Nato a Monaco nel 1954, e cresciuto tra Canada Stati Uniti ed Europa, fino al 1973 studia alla Berkeley University della California, per poi spostarsi alla Folkwang School di Essen, dove segue i corsi di Otto Steinert. Nel 1994 si trasferisce a Hong Kong , dove vive tuttora, prima con un contratto per la rivista «Stern», poi concentrandosi esclusivamente su ricerche autoriali. Il suo lavoro si sviluppa per grandi capitoli, dentro i quali lui si muove come un collezionista e un voyeur. «Sono molto curioso della gente, e la fotografia mi permette di soddisfare questa urgenza». Il suo è un continuo sbirciare per «entrare nella vita degli altri, bussare alla loro porta». Nascono da questo momento le molte serie per cui è noto: dal continuum architettonico di «Transparent City» alla folla schiacciata contro i finestrini del metro in «Tokyo Compression», da «A Series of Unfortunate Events», dove per la prima volta utilizza Google Street View, a «Real Fake Art», fino agli indecifrabili e sgranati «Portraits», e alla bidimensionalità degli edifici che diventano pure quinte geometriche in «Architecture of Density».

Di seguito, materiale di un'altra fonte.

### src/design/tpd_pkg.sv
// ----------------------------------------------------------------------------
// Telemetry packet decoder package
// Shared types and constants for the telemetry packet decoder: frame codes,
// sensor ids, unit codes and the records passed between the decoder parts.
// ----------------------------------------------------------------------------
`default_nettype none

package tpd_pkg;

  // Packet geometry.
  localparam int unsigned PktLen = 8;

  // Start-of-packet rule: 0x00 or anything at or above this value.
  localparam logic [7:0] StartMin = 8'hAC;

  // Frame numbers carried in packet byte 2.
  localparam logic [7:0] FrameBatt   = 8'h00;
  localparam logic [7:0] FrameRxVolt = 8'h11;
  localparam logic [7:0] FrameNone0  = 8'h12;
  localparam logic [7:0] FrameTemp   = 8'h13;
  localparam logic [7:0] FrameGps    = 8'h14;
  localparam logic [7:0] FrameRpm    = 8'h15;
  localparam logic [7:0] FrameNone1  = 8'h16;
  localparam logic [7:0] FrameMisc   = 8'h17;
  localparam logic [7:0] FrameAmp    = 8'h18;

  // Sensor identifiers.
  localparam logic [15:0] IdRssi     = 16'hFF00;
  localparam logic [15:0] IdLqi      = 16'hFF01;
  localparam logic [15:0] IdBatt     = 16'h0003;
  localparam logic [15:0] IdRxVolt   = 16'h1103;
  localparam logic [15:0] IdTemp     = 16'h1304;
  localparam logic [15:0] IdSpeed    = 16'h1400;
  localparam logic [15:0] IdAlt      = 16'h1402;
  localparam logic [15:0] IdGpsTemp  = 16'h1404;
  localparam logic [15:0] IdRpmRaw   = 16'h1500;
  localparam logic [15:0] IdRpm1     = 16'h1501;
  localparam logic [15:0] IdRpm2     = 16'h1503;
  localparam logic [15:0] IdMiscRaw0 = 16'h1700;
  localparam logic [15:0] IdMiscRaw1 = 16'h1702;
  localparam logic [15:0] IdMiscT1   = 16'h1703;
  localparam logic [15:0] IdMiscT2   = 16'h1704;
  localparam logic [15:0] IdVolt     = 16'h1800;
  localparam logic [15:0] IdAmp      = 16'h1803;

  // Scaled value: word * 100 / 28 == word * 25 / 7, and word * 100 / 14 == word * 50 / 7.
  localparam int unsigned ScaledW    = 22;
  localparam logic [ScaledW-1:0] ScaleVolt = 22'd25;
  localparam logic [ScaledW-1:0] ScaleAmp  = 22'd50;
  localparam logic [7:0] TempOffset = 8'd40;

  // Reciprocal of 7 in 24 fractional bits, rounded down.
  localparam int unsigned RecipShift = 24;
  localparam logic [ScaledW-1:0] Recip7 = 22'd2396745;
  localparam int unsigned QuotW = 20;

  typedef enum logic [2:0] {
    UNIT_NONE  = 3'd0,
    UNIT_VOLT  = 3'd1,
    UNIT_CELS  = 3'd2,
    UNIT_SPEED = 3'd3,
    UNIT_METER = 3'd4,
    UNIT_RPM   = 3'd5,
    UNIT_AMP   = 3'd6
  } tpd_unit_e;

  // One complete packet plus its pre-scaled divider operand.
  typedef struct packed {
    logic [ScaledW-1:0]     scaled;
    logic [PktLen-1:0][7:0] bytes;
  } tpd_pkt_t;

  // One result item.
  typedef struct packed {
    logic [15:0] sensor_id;
    logic [31:0] reading;
    tpd_unit_e   unit_code;
    logic [1:0]  decimals;
    logic        link_alive;
    logic        last;
  } tpd_result_t;

endpackage

`default_nettype wire

### src/design/tpd_front.sv
// ----------------------------------------------------------------------------
// Telemetry packet decoder front end
// Accepts received bytes, drops invalid start bytes, gathers eight bytes and
// pushes each complete packet, with its scaled voltage word, to the queue.
// ----------------------------------------------------------------------------
`default_nettype none

module tpd_front (
  input  wire logic            clk_i,
  input  wire logic            rst_ni,
  input  wire logic            in_valid_i,
  output logic                 in_ready_o,
  input  wire logic [7:0]      rx_byte_i,
  output logic                 push_o,
  output tpd_pkg::tpd_pkt_t    push_data_o,
  input  wire logic            push_ready_i
);

  localparam logic [2:0] LastIdx = 3'(tpd_pkg::PktLen - 1);

  logic [2:0]                           count_q, count_d;
  logic [tpd_pkg::PktLen-2:0][7:0]      buf_q;
  logic                                 accept;
  logic                                 start_ok;
  logic [15:0]                          volt_word;
  logic [tpd_pkg::ScaledW-1:0]          scale;

  // Only the final byte needs queue space.
  assign in_ready_o = (count_q != LastIdx) || push_ready_i;
  assign accept     = in_valid_i && in_ready_o;
  assign start_ok   = (count_q != 3'd0) || (rx_byte_i == 8'h00) ||
                      (rx_byte_i >= tpd_pkg::StartMin);

  // Packet completes with the eighth byte of a started packet.
  assign push_o = accept && (count_q == LastIdx);

  // Assemble the packet with the arriving byte in the last place.
  assign volt_word = {buf_q[6], rx_byte_i};
  assign scale     = (buf_q[2] == tpd_pkg::FrameAmp) ? tpd_pkg::ScaleAmp
                                                     : tpd_pkg::ScaleVolt;
  always_comb begin
    push_data_o.bytes  = {rx_byte_i, buf_q};
    push_data_o.scaled = {6'd0, volt_word} * scale;
  end

  // Byte counter.
  always_comb begin
    count_d = count_q;
    if (accept && start_ok) begin
      count_d = (count_q == LastIdx) ? 3'd0 : count_q + 3'd1;
    end
  end

  always_ff @(posedge clk_i or negedge rst_ni) begin
    if (!rst_ni) begin
      count_q <= 3'd0;
    end else begin
      count_q <= count_d;
    end
  end

  // Byte buffer; the last byte goes straight into the pushed packet.
  always_ff @(posedge clk_i) begin
    if (accept && start_ok && (count_q != LastIdx)) begin
      buf_q[count_q] <= rx_byte_i;
    end
  end

endmodule

`default_nettype wire

### src/design/tpd_queue.sv
// ----------------------------------------------------------------------------
// Telemetry packet decoder packet queue
// Small register FIFO of complete packets between the front and back ends.
// ----------------------------------------------------------------------------
`default_nettype none

module tpd_queue #(
  parameter int unsigned DEPTH = 2
) (
  input  wire logic               clk_i,
  input  wire logic               rst_ni,
  input  wire logic               wr_valid_i,
  output logic                    wr_ready_o,
  input  wire tpd_pkg::tpd_pkt_t  wr_data_i,
  output logic                    rd_valid_o,
  input  wire logic               rd_ready_i,
  output tpd_pkg::tpd_pkt_t       rd_data_o
);

  localparam int unsigned PtrW = (DEPTH > 1) ? $clog2(DEPTH) : 1;
  localparam int unsigned CntW = $clog2(DEPTH + 1);
  localparam logic [PtrW-1:0] LastPtr = PtrW'(DEPTH - 1);
  localparam logic [CntW-1:0] Full    = CntW'(DEPTH);

  tpd_pkg::tpd_pkt_t mem_q [DEPTH];
  logic [PtrW-1:0]   wr_ptr_q, rd_ptr_q;
  logic [CntW-1:0]   cnt_q;
  logic              do_wr, do_rd;

  assign wr_ready_o = (cnt_q != Full);
  assign rd_valid_o = (cnt_q != '0);
  assign do_wr      = wr_valid_i && wr_ready_o;
  assign do_rd      = rd_valid_o && rd_ready_i;
  assign rd_data_o  = mem_q[rd_ptr_q];

  // Pointers and fill count.
  always_ff @(posedge clk_i or negedge rst_ni) begin
    if (!rst_ni) begin
      wr_ptr_q <= '0;
      rd_ptr_q <= '0;
      cnt_q    <= '0;
    end else begin
      if (do_wr) begin
        wr_ptr_q <= (wr_ptr_q == LastPtr) ? '0 : wr_ptr_q + 1'b1;
      end
      if (do_rd) begin
        rd_ptr_q <= (rd_ptr_q == LastPtr) ? '0 : rd_ptr_q + 1'b1;
      end
      if (do_wr && !do_rd) begin
        cnt_q <= cnt_q + 1'b1;
      end else if (do_rd && !do_wr) begin
        cnt_q <= cnt_q - 1'b1;
      end
    end
  end

  // Storage.
  always_ff @(posedge clk_i) begin
    if (do_wr) begin
      mem_q[wr_ptr_q] <= wr_data_i;
    end
  end

endmodule

`default_nettype wire

### src/design/tpd_div7.sv
// ----------------------------------------------------------------------------
// Telemetry packet decoder divide-by-seven unit
// Two-stage pipeline: reciprocal multiply, then one compare-and-correct step.
// ----------------------------------------------------------------------------
`default_nettype none

module tpd_div7 (
  input  wire logic                          clk_i,
  input  wire logic [tpd_pkg::ScaledW-1:0]   x_i,
  output logic      [tpd_pkg::QuotW-1:0]     q_o
);

  localparam int unsigned W = tpd_pkg::ScaledW;
  localparam int unsigned QW = tpd_pkg::QuotW;

  logic [2*W-1:0] prod_q;
  logic [W-1:0]   x_q;
  logic [QW-1:0]  q0;
  logic [W-1:0]   rem;
  logic [QW-1:0]  q_q;

  // The estimate is the true quotient or one below it.
  assign q0  = prod_q[tpd_pkg::RecipShift +: QW];
  assign rem = x_q - ((W'(q0) << 3) - W'(q0));
  assign q_o = q_q;

  always_ff @(posedge clk_i) begin
    prod_q <= {{W{1'b0}}, x_i} * {{W{1'b0}}, tpd_pkg::Recip7};
    x_q    <= x_i;
    q_q    <= (rem >= W'(7)) ? q0 + 1'b1 : q0;
  end

endmodule

`default_nettype wire

### src/design/tpd_back.sv
// ----------------------------------------------------------------------------
// Telemetry packet decoder back end
// Takes one packet at a time from the queue and emits its RSSI, LQI and
// sensor results through an output register, one per cycle while that register can take it.
// ----------------------------------------------------------------------------
`default_nettype none

module tpd_back (
  input  wire logic               clk_i,
  input  wire logic               rst_ni,
  input  wire logic               pkt_valid_i,
  output logic                    pkt_ready_o,
  input  wire tpd_pkg::tpd_pkt_t  pkt_data_i,
  output logic                    out_valid_o,
  input  wire logic               out_ready_i,
  output tpd_pkg::tpd_result_t    out_data_o
);

  tpd_pkg::tpd_pkt_t    pkt_q;
  tpd_pkg::tpd_result_t out_q;
  tpd_pkg::tpd_result_t res;
  logic                 busy_q, out_valid_q;
  logic [2:0]           slot_q;
  logic [2:0]           n_res;
  logic [1:0]           sens;
  logic                 advance, is_last, load;
  logic [tpd_pkg::QuotW-1:0] quot;
  logic [7:0]           p [tpd_pkg::PktLen];

  // The divider registers the product, then the corrected quotient; the first
  // sensor result follows the RSSI and LQI results.
  tpd_div7 u_div7 (
    .clk_i (clk_i),
    .x_i   (pkt_q.scaled),
    .q_o   (quot)
  );

  always_comb begin
    for (int i = 0; i < tpd_pkg::PktLen; i++) begin
      p[i] = pkt_q.bytes[i];
    end
  end

  // Number of results for the frame: RSSI and LQI plus its sensors.
  always_comb begin
    unique case (p[2]) inside
      tpd_pkg::FrameNone0, tpd_pkg::FrameNone1: n_res = 3'd2;
      tpd_pkg::FrameGps, tpd_pkg::FrameRpm:     n_res = 3'd5;
      tpd_pkg::FrameMisc:                       n_res = 3'd6;
      tpd_pkg::FrameAmp:                        n_res = 3'd4;
      default:                                  n_res = 3'd3;
    endcase
  end

  // Result for the current slot.
  always_comb begin
    sens           = 2'(slot_q - 3'd2);
    res            = '0;
    res.unit_code  = tpd_pkg::UNIT_NONE;
    res.last       = is_last;
    if (slot_q == 3'd0) begin
      res.sensor_id  = tpd_pkg::IdRssi;
      res.reading    = {24'd0, p[0]};
      res.link_alive = (p[0] != 8'd0);
    end else if (slot_q == 3'd1) begin
      res.sensor_id = tpd_pkg::IdLqi;
      res.reading   = {24'd0, p[1]};
    end else begin
      unique case (p[2]) inside
        tpd_pkg::FrameBatt, tpd_pkg::FrameRxVolt: begin
          res.sensor_id = (p[2] == tpd_pkg::FrameBatt) ? tpd_pkg::IdBatt
                                                       : tpd_pkg::IdRxVolt;
          res.reading   = {12'd0, quot};
          res.unit_code = tpd_pkg::UNIT_VOLT;
          res.decimals  = 2'd2;
        end
        tpd_pkg::FrameNone0, tpd_pkg::FrameNone1: begin
          res.sensor_id = '0;
        end
        tpd_pkg::FrameTemp: begin
          res.sensor_id = tpd_pkg::IdTemp;
          res.reading   = {24'd0, p[7]} - {24'd0, tpd_pkg::TempOffset};
          res.unit_code = tpd_pkg::UNIT_CELS;
        end
        tpd_pkg::FrameGps: begin
          case (sens)
            2'd0: begin
              res.sensor_id = tpd_pkg::IdSpeed;
              res.reading   = {16'd0, p[3], p[4]};
              res.unit_code = tpd_pkg::UNIT_SPEED;
            end
            2'd1: begin
              res.sensor_id = tpd_pkg::IdAlt;
              res.reading   = {16'd0, p[5], p[6]};
              res.unit_code = tpd_pkg::UNIT_METER;
            end
            default: begin
              res.sensor_id = tpd_pkg::IdGpsTemp;
              res.reading   = {24'd0, p[7]} - {24'd0, tpd_pkg::TempOffset};
              res.unit_code = tpd_pkg::UNIT_CELS;
            end
          endcase
        end
        tpd_pkg::FrameRpm: begin
          case (sens)
            2'd0: begin
              res.sensor_id = tpd_pkg::IdRpmRaw;
              res.reading   = {24'd0, p[3]};
            end
            2'd1: begin
              res.sensor_id = tpd_pkg::IdRpm1;
              res.reading   = {16'd0, p[5], p[4]};
              res.unit_code = tpd_pkg::UNIT_RPM;
            end
            default: begin
              res.sensor_id = tpd_pkg::IdRpm2;
              res.reading   = {16'd0, p[7], p[6]};
              res.unit_code = tpd_pkg::UNIT_RPM;
            end
          endcase
        end
        tpd_pkg::FrameMisc: begin
          case (sens)
            2'd0: begin
              res.sensor_id = tpd_pkg::IdMiscRaw0;
              res.reading   = {16'd0, p[3], p[4]};
            end
            2'd1: begin
              res.sensor_id = tpd_pkg::IdMiscRaw1;
              res.reading   = {24'd0, p[5]};
            end
            2'd2: begin
              res.sensor_id = tpd_pkg::IdMiscT1;
              res.reading   = {24'd0, p[6]} - {24'd0, tpd_pkg::TempOffset};
              res.unit_code = tpd_pkg::UNIT_CELS;
            end
            default: begin
              res.sensor_id = tpd_pkg::IdMiscT2;
              res.reading   = {24'd0, p[7]} - {24'd0, tpd_pkg::TempOffset};
              res.unit_code = tpd_pkg::UNIT_CELS;
            end
          endcase
        end
        tpd_pkg::FrameAmp: begin
          if (sens == 2'd0) begin
            res.sensor_id = tpd_pkg::IdVolt;
            res.reading   = {16'd0, p[4], p[5]};
            res.unit_code = tpd_pkg::UNIT_VOLT;
            res.decimals  = 2'd1;
          end else begin
            res.sensor_id = tpd_pkg::IdAmp;
            res.reading   = {12'd0, quot};
            res.unit_code = tpd_pkg::UNIT_AMP;
            res.decimals  = 2'd2;
          end
        end
        default: begin
          res.sensor_id = {8'd0, p[2]};
          res.reading   = {p[6], p[5], p[4], p[3]};
        end
      endcase
    end
  end

  // Sequencing: one result per cycle while the output register can take it.
  assign advance     = busy_q && (!out_valid_q || out_ready_i);
  assign is_last     = (slot_q == n_res - 3'd1);
  assign pkt_ready_o = !busy_q || (advance && is_last);
  assign load        = pkt_valid_i && pkt_ready_o;
  assign out_valid_o = out_valid_q;
  assign out_data_o  = out_q;

  always_ff @(posedge clk_i or negedge rst_ni) begin
    if (!rst_ni) begin
      busy_q      <= 1'b0;
      slot_q      <= 3'd0;
      out_valid_q <= 1'b0;
    end else begin
      if (advance) begin
        out_valid_q <= 1'b1;
      end else if (out_ready_i) begin
        out_valid_q <= 1'b0;
      end
      // A new packet restarts the slot count; otherwise each result steps it.
      if (load) begin
        busy_q <= 1'b1;
        slot_q <= 3'd0;
      end else if (advance) begin
        slot_q <= slot_q + 3'd1;
        if (is_last) begin
          busy_q <= 1'b0;
        end
      end
    end
  end

  // Payload registers.
  always_ff @(posedge clk_i) begin
    if (load) begin
      pkt_q <= pkt_data_i;
    end
    if (advance) begin
      out_q <= res;
    end
  end

endmodule

`default_nettype wire

### src/design/telemetry_packet_decoder.sv
// ----------------------------------------------------------------------------
// Telemetry packet decoder
// Gathers received bytes into 8-byte packets and emits RSSI, LQI and decoded
// sensor results for each packet.
//
//   Channel | Direction | Handshake               | Payload
//   --------+-----------+-------------------------+------------------------------
//   in      | input     | in_valid_i / in_ready_o | rx_byte_i
//   out     | output    | out_valid_o/out_ready_i | sensor_id_o, reading_o,
//           |           |                         | unit_code_o, decimals_o,
//           |           |                         | link_alive_o, last_o
//
// One byte is accepted every cycle while in_ready_o is high. A packet's results
// (two to six) leave one per cycle unless out_ready_i holds them, after the queue,
// packet register and output register; the back end's sequencer sets the rate.
// Reset clears the byte count, the packet queue and the result sequencer.
// in_ready_o drops only while the eighth byte waits for a free queue entry;
// out_ready_i low holds the current result and later packets in the queue.
// ----------------------------------------------------------------------------
`default_nettype none

module telemetry_packet_decoder #(
  parameter int unsigned QUEUE_DEPTH = 2
) (
  input  wire logic               clk_i,
  input  wire logic               rst_ni,
  input  wire logic               in_valid_i,
  output logic                    in_ready_o,
  input  wire logic [7:0]         rx_byte_i,
  output logic                    out_valid_o,
  input  wire logic               out_ready_i,
  output logic [15:0]             sensor_id_o,
  output logic signed [31:0]      reading_o,
  output logic [2:0]              unit_code_o,
  output logic [1:0]              decimals_o,
  output logic                    link_alive_o,
  output logic                    last_o
);

  logic                 push_valid, push_ready;
  tpd_pkg::tpd_pkt_t    push_data;
  logic                 pop_valid, pop_ready;
  tpd_pkg::tpd_pkt_t    pop_data;
  tpd_pkg::tpd_result_t result;

  // Byte gathering.
  tpd_front u_front (
    .clk_i        (clk_i),
    .rst_ni       (rst_ni),
    .in_valid_i   (in_valid_i),
    .in_ready_o   (in_ready_o),
    .rx_byte_i    (rx_byte_i),
    .push_o       (push_valid),
    .push_data_o  (push_data),
    .push_ready_i (push_ready)
  );

  // Packet queue.
  tpd_queue #(
    .DEPTH (QUEUE_DEPTH)
  ) u_queue (
    .clk_i      (clk_i),
    .rst_ni     (rst_ni),
    .wr_valid_i (push_valid),
    .wr_ready_o (push_ready),
    .wr_data_i  (push_data),
    .rd_valid_o (pop_valid),
    .rd_ready_i (pop_ready),
    .rd_data_o  (pop_data)
  );

  // Result generation.
  tpd_back u_back (
    .clk_i       (clk_i),
    .rst_ni      (rst_ni),
    .pkt_valid_i (pop_valid),
    .pkt_ready_o (pop_ready),
    .pkt_data_i  (pop_data),
    .out_valid_o (out_valid_o),
    .out_ready_i (out_ready_i),
    .out_data_o  (result)
  );

  assign sensor_id_o  = result.sensor_id;
  assign reading_o    = $signed(result.reading);
  assign unit_code_o  = result.unit_code;
  assign decimals_o   = result.decimals;
  assign link_alive_o = result.link_alive;
  assign last_o       = result.last;

`ifndef NO_ASSERTIONS
  // Only the RSSI result can report a live link.
  a_alive_rssi : assert property (@(posedge clk_i) disable iff (!rst_ni)
    out_valid_o && link_alive_o |-> sensor_id_o == tpd_pkg::IdRssi)
    else $error("link_alive set on a non-RSSI result");

  // The RSSI result always opens a packet and never closes it.
  a_rssi_not_last : assert property (@(posedge clk_i) disable iff (!rst_ni)
    out_valid_o && sensor_id_o == tpd_pkg::IdRssi && decimals_o == 2'd0 &&
    unit_code_o == tpd_pkg::UNIT_NONE |-> !last_o)
    else $error("RSSI result marked last");

  // The front end stalls only when the queue cannot take a packet.
  a_stall_cause : assert property (@(posedge clk_i) disable iff (!rst_ni)
    !in_ready_o |-> !push_ready)
    else $error("input stalled while the queue has room");

  // A packet is only pushed when the queue has room.
  a_push_room : assert property (@(posedge clk_i) disable iff (!rst_ni)
    push_valid |-> push_ready)
    else $error("packet pushed into a full queue");
`endif

endmodule

`default_nettype wire
[config.mk]
export PLATFORM = sky130hd
export DESIGN_NAME = buffer_text_encoder_flat
export DESIGN_NICKNAME = d
export VERILOG_FILES = /design/src/design/bte_pkg.sv /design/src/design/bte_if.sv /design/src/design/bte_front.sv /design/src/design/bte_queue.sv /design/src/design/bte_back.sv /design/src/design/buffer_text_encoder.sv /design/src/flat_wrapper.sv
export SDC_FILE = /design/constraint.sdc
export NUM_CORES = 1
export LEC_CHECK = 0
export BUFFER_PORTS_ARGS = -buffer_cell sky130_fd_sc_hd__buf_2
export CELL_PAD_IN_SITES_DETAIL_PLACEMENT = 1
export CELL_PAD_IN_SITES_GLOBAL_PLACEMENT = 1
export CORE_MARGIN = 10
export CORE_UTILIZATION = 35
export DETAILED_ROUTE_END_ITERATION = 6
export MAX_ROUTING_LAYER = met4
export PLACE_DENSITY_LB_ADDON = 0.1
export SYNTH_ARGS = -nofsm -noshare
export SYNTH_HDL_FRONTEND = slang
export SYNTH_SLANG_ARGS = --single-unit
[constraint.sdc]
create_clock -name clk_i -period 3.2 [get_ports clk_i]
set_clock_uncertainty 0.2 [all_clocks]
set_input_delay 0.32 -clock clk_i [delete_from_list [all_inputs] [get_ports clk_i]]
set_output_delay 0.32 -clock clk_i [all_outputs]
set_load 0.01 [all_outputs]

Queste e altre sono diventati libri, diciassette dei quali pubblicati con Peperoni Books, in stretta collaborazione con Hannes Wanderer, fondatore e direttore della casa editrice berlinese, di cui Micamera presenta un’ampia scelta di titoli. Questa collaborazione è stata occasione per spiegare nel pop-up store la relazione tra progetto fotografico e la sua traduzione editoriale, «in un workshop pensato per chi vuole conoscere a fondo il processo che porta alla nascita di un libro».
Le immagini esposte fino al 22 luglio, oltre alle celebri facciate di edifici resi «come pattern archietettonici», sono una selezione da «Hong Kong Back Alley», un viaggio tra i vicoli nascosti dietro l’ufficialità pubblica della metropoli, tra il susseguirsi di cortili soffocanti, il correre di tubature e impianti elettrici, in un tessuto di oggetti accatastati, sedie, guanti di gomma, scope, appendini, tutto ricomposto in un universo segreto dove il passaggio dell’uomo si afferma in ogni dettaglio. È questo continuo richiamo della presenza umana che Wolf va a cercare, anche quando riprende i grattacieli, quando scova i loro abitanti oltre le finestre, quando va a ingrandire per ottenere il fotogramma di una storia, quando scorre e preleva nuove inquadrature da Street View. Anche nell’apparente astrattismo bidimensionale dove schiaccia la città, Wolf non fa che procedere alla rilevazione delle esistenze, e dello stare al mondo degli individui come massa di solitudini.